Required work
In the records below, find each line holding the word "receiver" and copy it.
+--
===== config.mk =====
export PLATFORM = sky130hd
export DESIGN_NAME = button_click_press_classifier
export DESIGN_NICKNAME = d
export VERILOG_FILES = /design/src/sv/bcpc_pkg.sv /design/src/sv/bcpc_cfg.sv /design/src/sv/bcpc_track.sv /design/src/sv/button_click_press_classifier.sv
export SDC_FILE = /design/constraint.sdc
export NUM_CORES = 1
export LEC_CHECK = 0
export ABC_AREA = 1
export BUFFER_PORTS_ARGS = -buffer_cell sky130_fd_sc_hd__buf_2
export CAP_MARGIN = 20
export CELL_PAD_IN_SITES_DETAIL_PLACEMENT = 1
export CELL_PAD_IN_SITES_GLOBAL_PLACEMENT = 2
export CORE_MARGIN = 4
export CORE_UTILIZATION = 37
export CTS_CLUSTER_DIAMETER = 60
export DETAILED_ROUTE_END_ITERATION = 10
export PLACE_DENSITY_LB_ADDON = 0.1
export REMOVE_ABC_BUFFERS = 1
export SYNTH_ARGS = -nofsm -noshare
export SYNTH_HDL_FRONTEND = slang
export SYNTH_HIERARCHICAL = 1
export SYNTH_SLANG_ARGS = --single-unit
export TNS_END_PERCENT = 1

===== constraint.sdc =====
create_clock -name i_clk -period 7.5 [get_ports i_clk]
set_input_delay 0.75 -clock i_clk [delete_from_list [all_inputs] [get_ports i_clk]]
set_output_delay 0.75 -clock i_clk [all_outputs]
set_load 0.05 [all_outputs]

===== src/sv/bcpc_pkg.sv =====
// ============================================================================
// bcpc_pkg - shared definitions for the button click / press classifier
// Register indexes, field widths and reset values used by all modules.
// ============================================================================
`default_nettype none

package bcpc_pkg;

    // Default number of buttons handled by the block.
    localparam int unsigned NUM_BUTTONS_DEF = 4;

    // Width of the hold counter and of both limit registers.
    localparam int unsigned CNT_W   = 14;
    localparam logic [CNT_W-1:0] CNT_MAX = {CNT_W{1'b1}};

    // Configuration port.
    localparam int unsigned CFG_IDX_W = 1;

    typedef enum logic [CFG_IDX_W-1:0] {
        CFG_CLICK_LIMIT   = 1'b0,
        CFG_TIMEOUT_LIMIT = 1'b1
    } t_cfg_reg;

    localparam logic [CNT_W-1:0] CLICK_LIMIT_RST   = CNT_W'(8);
    localparam logic [CNT_W-1:0] TIMEOUT_LIMIT_RST = CNT_W'(10000);

    // Item kinds carried in the mode field.
    typedef enum logic {
        MODE_EDGE = 1'b0,
        MODE_TICK = 1'b1
    } t_mode;

endpackage : bcpc_pkg

`default_nettype wire


===== src/sv/bcpc_cfg.sv =====
// ============================================================================
// bcpc_cfg - configuration registers
// Holds the click and timeout limits, written through the configuration port.
// ============================================================================
`default_nettype none

module bcpc_cfg
    import bcpc_pkg::*;
(
    input  wire logic                 i_clk,
    input  wire logic                 i_rst_n,
    input  wire logic                 i_cfg_valid,
    output logic                      o_cfg_ready,
    input  wire logic [CFG_IDX_W-1:0] i_cfg_index,
    input  wire logic [CNT_W-1:0]     i_cfg_data,
    output logic [CNT_W-1:0]          o_click_limit,
    output logic [CNT_W-1:0]          o_timeout_limit
);

    logic [CNT_W-1:0] r_click_limit;
    logic [CNT_W-1:0] r_timeout_limit;

    // The registers take every write directly, so the port never stalls.
    assign o_cfg_ready = 1'b1;

    always_ff @(posedge i_clk) begin
        if (!i_rst_n) begin
            r_click_limit   <= CLICK_LIMIT_RST;
            r_timeout_limit <= TIMEOUT_LIMIT_RST;
        end else if (i_cfg_valid) begin
            case (t_cfg_reg'(i_cfg_index))
                CFG_CLICK_LIMIT:   r_click_limit   <= i_cfg_data;
                CFG_TIMEOUT_LIMIT: r_timeout_limit <= i_cfg_data;
                default: ;
            endcase
        end
    end

    assign o_click_limit   = r_click_limit;
    assign o_timeout_limit = r_timeout_limit;

endmodule : bcpc_cfg

`default_nettype wire


===== src/sv/bcpc_track.sv =====
// ============================================================================
// bcpc_track - tracking state and per-item update
// Holds the tracked button, hold counter and press flags, and computes the
// result of one item from the current state in a single step.
// ============================================================================
`default_nettype none

module bcpc_track
    import bcpc_pkg::*;
#(
    parameter int unsigned NUM_BUTTONS = NUM_BUTTONS_DEF,
    parameter int unsigned BTN_W       = (NUM_BUTTONS > 1) ? $clog2(NUM_BUTTONS) : 1
) (
    input  wire logic                   i_clk,
    input  wire logic                   i_rst_n,
    input  wire logic                   i_step,
    input  wire logic                   i_mode,
    input  wire logic [BTN_W-1:0]       i_button_index,
    input  wire logic [NUM_BUTTONS-1:0] i_pin_levels,
    input  wire logic [CNT_W-1:0]       i_click_limit,
    input  wire logic [CNT_W-1:0]       i_timeout_limit,
    output logic                        o_click_valid,
    output logic [BTN_W-1:0]            o_click_button,
    output logic [NUM_BUTTONS-1:0]      o_press_mask,
    output logic                        o_busy_res
);

    logic                   r_tracking;
    logic [BTN_W-1:0]       r_tracked_button;
    logic [CNT_W-1:0]       r_hold_count;
    logic [NUM_BUTTONS-1:0] r_press_flags;

    logic                   n_tracking;
    logic [BTN_W-1:0]       n_tracked_button;
    logic [CNT_W-1:0]       n_hold_count;
    logic [NUM_BUTTONS-1:0] n_press_flags;

    logic                   pin_low;
    logic                   index_ok;
    logic [CNT_W-1:0]       count_inc;
    logic [NUM_BUTTONS-1:0] button_bit;
    logic                   click;

    assign pin_low    = ~i_pin_levels[r_tracked_button];
    assign index_ok   = ({1'b0, i_button_index} < (BTN_W+1)'(NUM_BUTTONS));
    assign count_inc  = (r_hold_count < CNT_MAX) ? (r_hold_count + CNT_W'(1)) : r_hold_count;
    assign button_bit = NUM_BUTTONS'(1) << r_tracked_button;

    always_comb begin
        n_tracking       = r_tracking;
        n_tracked_button = r_tracked_button;
        n_hold_count     = r_hold_count;
        n_press_flags    = r_press_flags;
        click            = 1'b0;

        if (t_mode'(i_mode) == MODE_EDGE) begin
            // Edges only matter while idle; they lock onto one button.
            if (!r_tracking && index_ok) begin
                n_tracking       = 1'b1;
                n_tracked_button = i_button_index;
                n_hold_count     = '0;
            end
        end else if (r_tracking) begin
            if (pin_low) begin
                n_hold_count = count_inc;
                if (count_inc >= i_click_limit) begin
                    n_press_flags = r_press_flags | button_bit;
                end
                if (count_inc >= i_timeout_limit) begin
                    n_press_flags = n_press_flags & ~button_bit;
                    n_hold_count  = '0;
                    n_tracking    = 1'b0;
                end
            end else begin
                // Release: a zero count is a bounce, a short count a click,
                // anything longer ends the long press.
                if (r_hold_count != '0) begin
                    if (r_hold_count < i_click_limit) begin
                        click = 1'b1;
                    end else begin
                        n_press_flags = r_press_flags & ~button_bit;
                    end
                end
                n_hold_count = '0;
                n_tracking   = 1'b0;
            end
        end
    end

    always_ff @(posedge i_clk) begin
        if (!i_rst_n) begin
            r_tracking       <= 1'b0;
            r_tracked_button <= '0;
            r_hold_count     <= '0;
            r_press_flags    <= '0;
        end else if (i_step) begin
            r_tracking       <= n_tracking;
            r_tracked_button <= n_tracked_button;
            r_hold_count     <= n_hold_count;
            r_press_flags    <= n_press_flags;
        end
    end

    assign o_click_valid  = click;
    assign o_click_button = click ? r_tracked_button : '0;
    assign o_press_mask   = n_press_flags;
    assign o_busy_res     = n_tracking;

endmodule : bcpc_track

`default_nettype wire


===== src/sv/button_click_press_classifier.sv =====
// ============================================================================
// button_click_press_classifier - click / long-press detector for buttons
// Classifies pushes of active-low buttons into clicks and long presses.
// ============================================================================
// Usage:
//   Input channel (i_in_valid / o_in_ready) carries one item per transaction:
//   either a falling edge on one button (mode 0, i_button_index) or a
//   debounce tick with all sampled pin levels (mode 1, i_pin_levels).
//   Output channel (o_out_valid / i_out_ready) returns exactly one result per
//   input transaction, in order: click event, press mask and busy flag.
//   Configuration channel (i_cfg_valid / o_cfg_ready) writes the click limit
//   (index 0) and the timeout limit (index 1); it is always ready and should
//   only be used while no items are in flight.
//   Path: an accepted item waits in the input register, and its result is
//   written to the result register. Throughput is one item per cycle while
//   the receiver does not stall; it is set by the combinational update of
//   the tracking state between the input register and the result register.
//   When the receiver stalls, the result register holds its transaction and
//   the input register still takes one more item; after that o_in_ready drops
//   until the result is taken.
//   Synchronous active-low reset clears the tracking state, press flags and
//   both pipeline valid flags, and restores the default limits (8 and 10000).
// ============================================================================
`default_nettype none

module button_click_press_classifier
    import bcpc_pkg::*;
#(
    parameter int unsigned NUM_BUTTONS = NUM_BUTTONS_DEF,
    parameter int unsigned BTN_W       = (NUM_BUTTONS > 1) ? $clog2(NUM_BUTTONS) : 1
) (
    input  wire logic                   i_clk,
    input  wire logic                   i_rst_n,
    // Input channel
    input  wire logic                   i_in_valid,
    output logic                        o_in_ready,
    input  wire logic                   i_mode,
    input  wire logic [BTN_W-1:0]       i_button_index,
    input  wire logic [NUM_BUTTONS-1:0] i_pin_levels,
    // Output channel
    output logic                        o_out_valid,
    input  wire logic                   i_out_ready,
    output logic                        o_click_valid,
    output logic [BTN_W-1:0]            o_click_button,
    output logic [NUM_BUTTONS-1:0]      o_press_mask,
    output logic                        o_busy_res,
    // Configuration channel
    input  wire logic                   i_cfg_valid,
    output logic                        o_cfg_ready,
    input  wire logic [CFG_IDX_W-1:0]   i_cfg_index,
    input  wire logic [CNT_W-1:0]       i_cfg_data
);

    // Input register.
    logic                   r_in_valid;
    logic                   r_mode;
    logic [BTN_W-1:0]       r_button_index;
    logic [NUM_BUTTONS-1:0] r_pin_levels;

    // Result register.
    logic                   r_out_valid;
    logic                   r_click_valid;
    logic [BTN_W-1:0]       r_click_button;
    logic [NUM_BUTTONS-1:0] r_press_mask;
    logic                   r_busy_res;

    logic                   in_take;
    logic                   step;

    logic [CNT_W-1:0]       click_limit;
    logic [CNT_W-1:0]       timeout_limit;

    logic                   res_click_valid;
    logic [BTN_W-1:0]       res_click_button;
    logic [NUM_BUTTONS-1:0] res_press_mask;
    logic                   res_busy_res;

    // The item in the input register is processed when the result register
    // is empty or being drained in this same cycle.
    assign step       = r_in_valid && (!r_out_valid || i_out_ready);
    assign o_in_ready = !r_in_valid || step;
    assign in_take    = i_in_valid && o_in_ready;

    bcpc_cfg u_cfg (
        .i_clk           (i_clk),
        .i_rst_n         (i_rst_n),
        .i_cfg_valid     (i_cfg_valid),
        .o_cfg_ready     (o_cfg_ready),
        .i_cfg_index     (i_cfg_index),
        .i_cfg_data      (i_cfg_data),
        .o_click_limit   (click_limit),
        .o_timeout_limit (timeout_limit)
    );

    bcpc_track #(
        .NUM_BUTTONS (NUM_BUTTONS),
        .BTN_W       (BTN_W)
    ) u_track (
        .i_clk           (i_clk),
        .i_rst_n         (i_rst_n),
        .i_step          (step),
        .i_mode          (r_mode),
        .i_button_index  (r_button_index),
        .i_pin_levels    (r_pin_levels),
        .i_click_limit   (click_limit),
        .i_timeout_limit (timeout_limit),
        .o_click_valid   (res_click_valid),
        .o_click_button  (res_click_button),
        .o_press_mask    (res_press_mask),
        .o_busy_res      (res_busy_res)
    );

    // Input register control.
    always_ff @(posedge i_clk) begin
        if (!i_rst_n) begin
            r_in_valid <= 1'b0;
        end else if (in_take) begin
            r_in_valid <= 1'b1;
        end else if (step) begin
            r_in_valid <= 1'b0;
        end
    end

    // Input register payload.
    always_ff @(posedge i_clk) begin
        if (in_take) begin
            r_mode         <= i_mode;
            r_button_index <= i_button_index;
            r_pin_levels   <= i_pin_levels;
        end
    end

    // Result register control.
    always_ff @(posedge i_clk) begin
        if (!i_rst_n) begin
            r_out_valid <= 1'b0;
        end else if (step) begin
            r_out_valid <= 1'b1;
        end else if (i_out_ready) begin
            r_out_valid <= 1'b0;
        end
    end

    // Result register payload.
    always_ff @(posedge i_clk) begin
        if (step) begin
            r_click_valid  <= res_click_valid;
            r_click_button <= res_click_button;
            r_press_mask   <= res_press_mask;
            r_busy_res     <= res_busy_res;
        end
    end

    assign o_out_valid    = r_out_valid;
    assign o_click_valid  = r_click_valid;
    assign o_click_button = r_click_button;
    assign o_press_mask   = r_press_mask;
    assign o_busy_res     = r_busy_res;

endmodule : button_click_press_classifier

`default_nettype wire


# Word-level counts from Yosys, hierarchy flattened
# Index checks and enable logic that the tools add are counted.
# totals
input_bits,27
word_cells,75
register_bits,66
out_inout_bits,11
# classes
n_addsub,1
shifts,1
bitwise_logic,7
eq_ne,2
n_lt_le_gt_ge,5
n_mux,31
reduce_logical,13
# ops
operator,count
$mux W14,6
$mux W4,10
$ge A14 B14 Y1,2
$add A14 B1 Y14 const B,1
$lt A14 B14 Y1,1
$lt A14 B14 Y1 const B,1
$mux W1,14
$reduce_bool A14 Y1,1
$and A4 B4 Y4,2
$reduce_and A3 Y1,2
$not A4 Y4,1
$or A4 B4 Y4,1
$reduce_and A2 Y1,2
$reduce_bool A2 Y1,2
$shl A1 B2 Y4 const A,1
$lt A2 B3 Y1 const B,1
$not A1 Y1,3
$bmux W1 S2,1
$logic_and A1 B1 Y1,2
$logic_not A1 Y1,2
$logic_or A1 B1 Y1,2
$ne A2 B1 Y1 const B,1
$ne A2 B2 Y1 const B,1

# Longest topological paths before layout
# Gate-level depths: netlist (run 1).
# depth
depth_word,12
ltp_mapped,22
mapped_depth_nobuf,22

# By module
# The synthesis (run 1) kept the hierarchy.
# modules_own_cells
mod,cells_per_inst,seq_area_each_um2,n_inst,area_per_inst_um2
bcpc_track,442,420.4,1,2655.0
bcpc_cfg,154,560.5,1,1129.8
button_click_press_classifier,28,490.5,1,545.5

# Least setup slack after synthesis (run 1)
# OpenSTA, ideal clock, no wires.
# synth_timing
kind,flip-flop to flip-flop
from,register u_track.r_hold_count[0]
to,register r_press_mask[0] (netlist: o_press_mask[0]) (data pin)
slack_ps,4822
stages_incl_launch_ff,21
t_required_ps,7249
synth_period_minus_slack_ps,2678
arrival_ps,2427
n_path_buf,0
cell_sequence,dfxtp_1 > ha_1 > nand2_2 > nor2_2 > nand3_2 > nor2_2 > inv_2 > a21oi_1 > inv_2 > ha_1 > nand2_1 > nor2_1 > nand2_1 > nor2_1 > nor2_1 > nand2_1 > nor2_8 > nor2_1 > nand3_1 > nand2_1 > inv_1
# synth_via
elab_chain_len,12
elab_cells_between_ends,18
classes_between,add/sub (1); order compare (4); mux (11); bitwise (1); reduce/logical (1)
# synth_rtl
element,line,source
"start, declared",bcpc_track.sv:30,logic [CNT_W-1:0] r_hold_count;
"start signal, assigned",bcpc_track.sv:99,r_hold_count <= n_hold_count;
$add A14 B1 Y14 or $lt A14 B14 Y1 (tied branches),bcpc_track.sv:46,assign count_inc = (r_hold_count < CNT_MAX) ? (r_hold_count + CNT_W'(1)) : r_hold_count;
$mux W14,bcpc_track.sv:46,
$ge A14 B14 Y1,bcpc_track.sv:66,if (count_inc >= i_click_limit) begin
$mux W4,bcpc_track.sv:66,
$mux W4,bcpc_track.sv:64,if (pin_low) begin
$mux W4,bcpc_track.sv:63,end else if (r_tracking) begin
$mux W4,bcpc_track.sv:56,if (t_mode'(i_mode) == MODE_EDGE) begin
$and A4 B4 Y4,bcpc_track.sv:70,n_press_flags = n_press_flags & ~button_bit;
$mux W4,bcpc_track.sv:69,if (count_inc >= i_timeout_limit) begin
$mux W4 *,bcpc_track.sv:64,
$mux W4 *,bcpc_track.sv:63,
$mux W4 *,bcpc_track.sv:56,
named net res_press_mask[0],button_click_press_classifier.sv:75,logic [NUM_BUTTONS-1:0] res_press_mask;
"end signal, assigned",button_click_press_classifier.sv:149,r_press_mask <= res_press_mask;
"end, declared",button_click_press_classifier.sv:64,logic [NUM_BUTTONS-1:0] r_press_mask;
# Mark *: on every way through the listed nets, which the timed path passes. The rest lies on a longest branch. The select of a mux whose other input is x is not followed.
# A chain may end at the register's enable or synchronous reset.

# Worst setup path in the final report (run 1)
# Same ends and word-level chain as after synthesis.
+--
Response box
//   the receiver does not stall; it is set by the combinational update of
//   When the receiver stalls, the result register holds its transaction and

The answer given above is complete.